East German newspaper

The Wochenpost (Weekly Post) was an East German weekly. It was founded in 1953, and circulation peaked at over one million copies per issue from 1971 to the German reunification. The academic Deirdre Byrnes writes that the paper was "one of the most influential" publications in East Germany. Its highest circulation was around 1.2 million copies, making the paper the most popular weekly in East Germany. Wochenpost considered a paper for intellectuals. The paper continued to be published after German reunification until it ceased publication in late December 1996.

The model for the Wochenpost was Die Grüne Post (The Green Post). Like the NBI (Neue Berliner Zeitung – New Berlin Newspaper), the Wochenpost covered a broad spectrum of cultural and political topics in East Germany, ranging from daily politics at home and abroad, to art and culture, and including reports on science, sports, and technology. In addition to recommendations on current fashion trends, it regularly featured advice columns with tips on health, cooking, and DIY projects, as well as television listings, various classified ads, and a puzzle page.

The magazine was published weekly by Berliner Verlag. The logo for the Wochenpost, under which it appeared for more than 40 years, was designed by the illustrator and graphic artist Johannes Hegenbarth.

==History==
The paper published its first issue on 22 or 23 December 1953, around Christmas. The cover of the first issue was a depiction of a child blowing a candle out with the words "to all who are of goodwill."

It was co-founded by Margot Pfannstiel, who also worked as chief reporter, Heinz Knobloch, who took responsibility for "puzzles, mental recreation and humour" ("Rätsel, Denksport und Humor"), and Hilde Eisler. Pfannstiel left in 1958 and returned in 1968.

Its first editor-in-chief was Rudi Wetzel, who lost his job shortly after protesting the Soviet invasion of Hungary in 1956. Other members of the founding editorial team included Emil Rudolf Greulich, Peter Nell and Walther Victor.

Circulation of the paper peaked at over one million copies per issue from 1971 to the German reunification. The academic Deirdre Byrnes writes that the paper was "one of the most influential" publications in East Germany.

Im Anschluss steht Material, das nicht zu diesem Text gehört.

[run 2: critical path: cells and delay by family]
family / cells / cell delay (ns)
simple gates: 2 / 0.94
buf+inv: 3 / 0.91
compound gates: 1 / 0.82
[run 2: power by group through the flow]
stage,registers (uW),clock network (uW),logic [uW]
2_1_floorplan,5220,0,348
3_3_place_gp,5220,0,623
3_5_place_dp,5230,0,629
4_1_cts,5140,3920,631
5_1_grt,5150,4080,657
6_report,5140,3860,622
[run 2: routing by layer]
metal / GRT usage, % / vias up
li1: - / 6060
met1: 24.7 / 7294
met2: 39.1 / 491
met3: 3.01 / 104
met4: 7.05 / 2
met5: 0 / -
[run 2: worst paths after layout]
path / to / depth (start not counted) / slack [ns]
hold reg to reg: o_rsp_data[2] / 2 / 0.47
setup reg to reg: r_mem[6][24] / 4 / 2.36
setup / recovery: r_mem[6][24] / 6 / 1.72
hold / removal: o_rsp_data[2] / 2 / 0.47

Work on the Wochenpost quickly became a principal vehicle for Heinz Knobloch over more than three decades. He served as its culture editor from 1957 to 1965, and between 1968 and 1988 contributed a weekly Feuilleton-format opinion column under the heading "With Both Eyes", and remained a feature writer until 1991. His feature articles were illustrated by Wolfgang Würfel.

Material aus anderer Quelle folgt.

$ cat src/rtl/cb_heep_multi_start_ctrl_if.sv
// Control interface between the register file and the multi-core launch controller.
// The register file side is the master; the controller is the slave.
interface cb_heep_multi_start_ctrl_if #(
    parameter int NCORES    = 3,
    parameter int ADDR_W    = 32,
    parameter int TIMEOUT_W = 16
);
    logic                 start_i;
    logic                 abort_i;
    logic [NCORES-1:0]    core_mask_i;
    logic [ADDR_W-1:0]    boot_addr_i;
    logic [TIMEOUT_W-1:0] timeout_i;
    logic [NCORES-1:0]    end_sw_i;
    logic [NCORES-1:0]    start_o;
    logic [ADDR_W-1:0]    boot_addr_o;
    logic                 busy_o;
    logic                 done_o;
    logic                 timeout_o;
    logic                 aborted_o;
    logic [NCORES-1:0]    done_mask_o;

    modport master (
        output start_i, abort_i, core_mask_i, boot_addr_i, timeout_i, end_sw_i,
        input  start_o, boot_addr_o, busy_o, done_o, timeout_o, aborted_o, done_mask_o
    );

    modport slave (
        input  start_i, abort_i, core_mask_i, boot_addr_i, timeout_i, end_sw_i,
        output start_o, boot_addr_o, busy_o, done_o, timeout_o, aborted_o, done_mask_o
    );
endinterface

$ cat src/rtl/cb_heep_multi_start_ctrl.sv
// N-core launch/completion controller: starts the masked cores, tracks each core's
// end-of-software rising edge, and reports done / watchdog timeout / abort as pulses.
//
//  state | meaning
//  IDLE  | waiting for a start request with a non-empty core mask
//  RUN   | job running; collecting end-of-software edges, watchdog counting down
module cb_heep_multi_start_ctrl #(
    parameter int NCORES    = 3,
    parameter int ADDR_W    = 32,
    parameter int TIMEOUT_W = 16
) (
    input  logic                          clk_i,
    input  logic                          rst_ni,
    cb_heep_multi_start_ctrl_if.slave     bus
);
    typedef enum logic {IDLE, RUN} state_t;

    state_t               r_state;
    logic [NCORES-1:0]    r_mask;
    logic [NCORES-1:0]    r_end_sw_q;
    logic [TIMEOUT_W-1:0] r_cnt;
    logic [NCORES-1:0]    r_start;
    logic [ADDR_W-1:0]    r_boot_addr;
    logic                 r_busy;
    logic                 r_done;
    logic                 r_timeout;
    logic                 r_aborted;
    logic [NCORES-1:0]    r_done_mask;

    logic [NCORES-1:0]    w_new_done;
    logic [NCORES-1:0]    w_finished;
    logic                 w_complete;
    logic                 w_expire;

    // A level already high at launch is not an edge; only a fresh rise counts.
    assign w_new_done = bus.end_sw_i & ~r_end_sw_q & r_mask;
    assign w_finished = r_done_mask | w_new_done;
    assign w_complete = (w_finished == r_mask);
    assign w_expire   = (r_cnt == TIMEOUT_W'(1));

    always_ff @(posedge clk_i or negedge rst_ni) begin
        if (!rst_ni) begin
            r_state     <= IDLE;
            r_mask      <= '0;
            r_end_sw_q  <= '0;
            r_cnt       <= '0;
            r_start     <= '0;
            r_boot_addr <= '0;
            r_busy      <= 1'b0;
            r_done      <= 1'b0;
            r_timeout   <= 1'b0;
            r_aborted   <= 1'b0;
            r_done_mask <= '0;
        end else begin
            r_end_sw_q <= bus.end_sw_i;
            r_done     <= 1'b0;
            r_timeout  <= 1'b0;
            r_aborted  <= 1'b0;
            case (r_state)
                IDLE: begin
                    if (bus.start_i && (bus.core_mask_i != '0)) begin
                        r_mask      <= bus.core_mask_i;
                        r_boot_addr <= bus.boot_addr_i;
                        r_cnt       <= bus.timeout_i;
                        r_done_mask <= '0;
                        r_start     <= bus.core_mask_i;
                        r_busy      <= 1'b1;
                        r_state     <= RUN;
                    end
                end
                RUN: begin
                    r_done_mask <= w_finished;
                    r_start     <= r_start & ~w_new_done;
                    // A zero count means the watchdog is disabled and never moves.
                    if (r_cnt != '0) begin
                        r_cnt <= r_cnt - TIMEOUT_W'(1);
                    end
                    if (bus.abort_i) begin
                        r_aborted <= 1'b1;
                        r_start   <= '0;
                        r_busy    <= 1'b0;
                        r_state   <= IDLE;
                    end else if (w_complete) begin
                        r_done  <= 1'b1;
                        r_start <= '0;
                        r_busy  <= 1'b0;
                        r_state <= IDLE;
                    end else if (w_expire) begin
                        r_timeout <= 1'b1;
                        r_start   <= '0;
                        r_busy    <= 1'b0;
                        r_state   <= IDLE;
                    end
                end
                default: r_state <= IDLE;
            endcase
        end
    end

    assign bus.start_o     = r_start;
    assign bus.boot_addr_o = r_boot_addr;
    assign bus.busy_o      = r_busy;
    assign bus.done_o      = r_done;
    assign bus.timeout_o   = r_timeout;
    assign bus.aborted_o   = r_aborted;
    assign bus.done_mask_o = r_done_mask;
endmodule

$ cat src/flat_wrapper.sv
// flat-port wrapper written by rule: the top's interface ports become plain ports
module cb_heep_multi_start_ctrl_flat 
#(
    parameter int NCORES    = 3,
    parameter int ADDR_W    = 32,
    parameter int TIMEOUT_W = 16
)
  (clk_i, rst_ni, bus_start_i, bus_abort_i, bus_core_mask_i, bus_boot_addr_i, bus_timeout_i, bus_end_sw_i, bus_start_o, bus_boot_addr_o, bus_busy_o, bus_done_o, bus_timeout_o, bus_aborted_o, bus_done_mask_o);
  cb_heep_multi_start_ctrl_if #(.NCORES(NCORES), .ADDR_W(ADDR_W), .TIMEOUT_W(TIMEOUT_W)) bus_i ();
  input  logic clk_i;
  input  logic rst_ni;
  input wire logic [$bits(bus_i.start_i)-1:0] bus_start_i;
  input wire logic [$bits(bus_i.abort_i)-1:0] bus_abort_i;
  input wire logic [$bits(bus_i.core_mask_i)-1:0] bus_core_mask_i;
  input wire logic [$bits(bus_i.boot_addr_i)-1:0] bus_boot_addr_i;
  input wire logic [$bits(bus_i.timeout_i)-1:0] bus_timeout_i;
  input wire logic [$bits(bus_i.end_sw_i)-1:0] bus_end_sw_i;
  output wire logic [$bits(bus_i.start_o)-1:0] bus_start_o;
  output wire logic [$bits(bus_i.boot_addr_o)-1:0] bus_boot_addr_o;
  output wire logic [$bits(bus_i.busy_o)-1:0] bus_busy_o;
  output wire logic [$bits(bus_i.done_o)-1:0] bus_done_o;
  output wire logic [$bits(bus_i.timeout_o)-1:0] bus_timeout_o;
  output wire logic [$bits(bus_i.aborted_o)-1:0] bus_aborted_o;
  output wire logic [$bits(bus_i.done_mask_o)-1:0] bus_done_mask_o;
  assign bus_i.start_i = bus_start_i;
  assign bus_i.abort_i = bus_abort_i;
  assign bus_i.core_mask_i = bus_core_mask_i;
  assign bus_i.boot_addr_i = bus_boot_addr_i;
  assign bus_i.timeout_i = bus_timeout_i;
  assign bus_i.end_sw_i = bus_end_sw_i;
  assign bus_start_o = bus_i.start_o;
  assign bus_boot_addr_o = bus_i.boot_addr_o;
  assign bus_busy_o = bus_i.busy_o;
  assign bus_done_o = bus_i.done_o;
  assign bus_timeout_o = bus_i.timeout_o;
  assign bus_aborted_o = bus_i.aborted_o;
  assign bus_done_mask_o = bus_i.done_mask_o;
  cb_heep_multi_start_ctrl #(.NCORES(NCORES), .ADDR_W(ADDR_W), .TIMEOUT_W(TIMEOUT_W)) u_core (.clk_i(clk_i), .rst_ni(rst_ni), .bus(bus_i));
endmodule
$ cat config.mk
export PLATFORM = sky130hd
export DESIGN_NAME = cb_heep_multi_start_ctrl_flat
export DESIGN_NICKNAME = d
export VERILOG_FILES = /design/src/rtl/cb_heep_multi_start_ctrl_if.sv /design/src/rtl/cb_heep_multi_start_ctrl.sv /design/src/flat_wrapper.sv
export SDC_FILE = /design/constraint.sdc
export NUM_CORES = 1
export LEC_CHECK = 0
export BUFFER_PORTS_ARGS = -buffer_cell sky130_fd_sc_hd__buf_2
export CAP_MARGIN = 10
export CORE_MARGIN = 1
export CORE_UTILIZATION = 35
export CTS_CLUSTER_DIAMETER = 30
export DETAILED_ROUTE_END_ITERATION = 7
export GPL_TIMING_DRIVEN = 0
export SLEW_MARGIN = 0
export SYNTH_ARGS = -nofsm -noshare
export SYNTH_HDL_FRONTEND = slang
export SYNTH_SLANG_ARGS = --single-unit
$ cat constraint.sdc
create_clock -name clk_i -period 2.92 [get_ports clk_i]
set_input_delay 0.292 -clock clk_i [delete_from_list [all_inputs] [get_ports clk_i]]
set_output_delay 0.292 -clock clk_i [all_outputs]
set_load 0.02 [all_outputs]
== Word-level counts from Yosys, hierarchy flattened ==
Index checks and enable logic that the tools add are counted.

* Bitwise gates (word level): 7
* $add $sub $neg: 1
* Eq/ne operators: 5
* Reduce and logical (&&, ||, !) cells: 6
* Muxes and demuxes: 29

{| class="wikitable"
|+ Operators with widths
! kind !! number
|-
| $mux 16 || 2
|-
| $pmux 16 s2 || 1
|-
| $mux 1 || 17
|-
| $eq 16x1->1 const B || 1
|-
| $reduce_bool 16->1 || 1
|-
| $sub 16x1->16 const B || 1
|-
| $mux 3 || 5
|-
| $pmux 3 s2 || 2
|-
| $and 3x3->3 || 3
|-
| $not 3->3 || 2
|-
| $reduce_and 2->1 || 3
|-
| $ne 4x4->1 const B || 1
|-
| $pmux 1 s2 || 2
|-
| $eq 3x3->1 || 1
|-
| $or 3x3->3 || 1
|-
| $reduce_bool 3->1 || 1
|-
| $ne 2x1->1 const B || 1
|-
| $ne 2x2->1 const B || 1
|-
| $logic_and 1x1->1 || 1
|-
| $not 1->1 || 1
|}

* Output and inout bits: 42
* Logic and storage cells: 59
* Input bits: 58
* Bits in registers: 65

== Logic depth before layout (Yosys ltp) ==
Gate-level depths: netlist (run 1).

* Depth after elaboration: 9
* Mapped depth: 7
* Gate-level depth less buffers: 6

== Least setup slack after synthesis (run 1) ==
Ideal clock, no wire load.

* Path type: register to register
* From: register u_core.r_cnt[7]
* To: register u_core.r_cnt[6]
* Setup time: 0.144 ns
* Cell stages (with the launch flop): 6
* Arrival time: 1.696 ns
* Clock period less this slack: 1.840 ns
* Path buffers: 0
* Required time: 2.776 ns
* Setup slack: 1.080 ns
* Cells stage by stage: dfrtp_1 -> or4_4 -> and4bb_2 -> a31oi_1 -> a21oi_1 -> a21oi_1

* Cells in the longest elaborated chain, start to end: 3

{| class="wikitable"
|+ RTL lines
! element !! RTL line !! RTL
|-
| from (decl) || cb_heep_multi_start_ctrl.sv:21 || <nowiki>logic [TIMEOUT_W-1:0] r_cnt;</nowiki>
|-
| from (signal assigned) || cb_heep_multi_start_ctrl.sv:64 || <nowiki>r_cnt <= bus.timeout_i;</nowiki>
|-
| from (signal assigned) || cb_heep_multi_start_ctrl.sv:76 || <nowiki>r_cnt <= r_cnt - TIMEOUT_W'(1);</nowiki>
|-
| $reduce_bool 16->1 || cb_heep_multi_start_ctrl.sv:75 || <nowiki>if (r_cnt != '0) begin</nowiki>
|-
| $ne 2x2->1 (no line) || -- ||
|-
| $reduce_and 2->1 (no line) || -- ||
|}

Every way passes these cells.
A chain may end at the register's enable or synchronous reset.

== Worst setup path after layout (run 1) ==
* From: register u_core.r_cnt[7]
* To: register u_core.r_cnt[2]

Same word-level chain as after synthesis.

The cartoonist Willy Moese drew several comic strips for the Wochenpost. Rudolf Hirsch (Schriftsteller) contributed court reports, covering both sensational trials against Nazi criminals, such as the Frankfurt Auschwitz trials and the Lischka trial, and more day-to-day crimes. For many years, Horst Rittner edited the chess column, which alternated between annotated games and chess compositions. Rosemarie Rehahn wrote film reviews and actor profiles.

The paper was popular as a source of "practical advice", such as how to decorate an apartment and how to dress fashionably. Wochenpost was not an opposition paper; the journalist Klaus Polkhen, who worked at the paper for many years, noted that it was "no more opportunistic than its readers".

After the German reunification, the paper was purchased by Gruner + Jahr and Robert Maxwell and relaunched in Berlin. From 1983 to 1991, Brigitte Zimmermann was editor in chief of the paper. By 1994 it was selling around 100,000 copies per week. The Independent compared the paper to Die Zeit. The paper was struggling by 1996 and ceased publication in late December.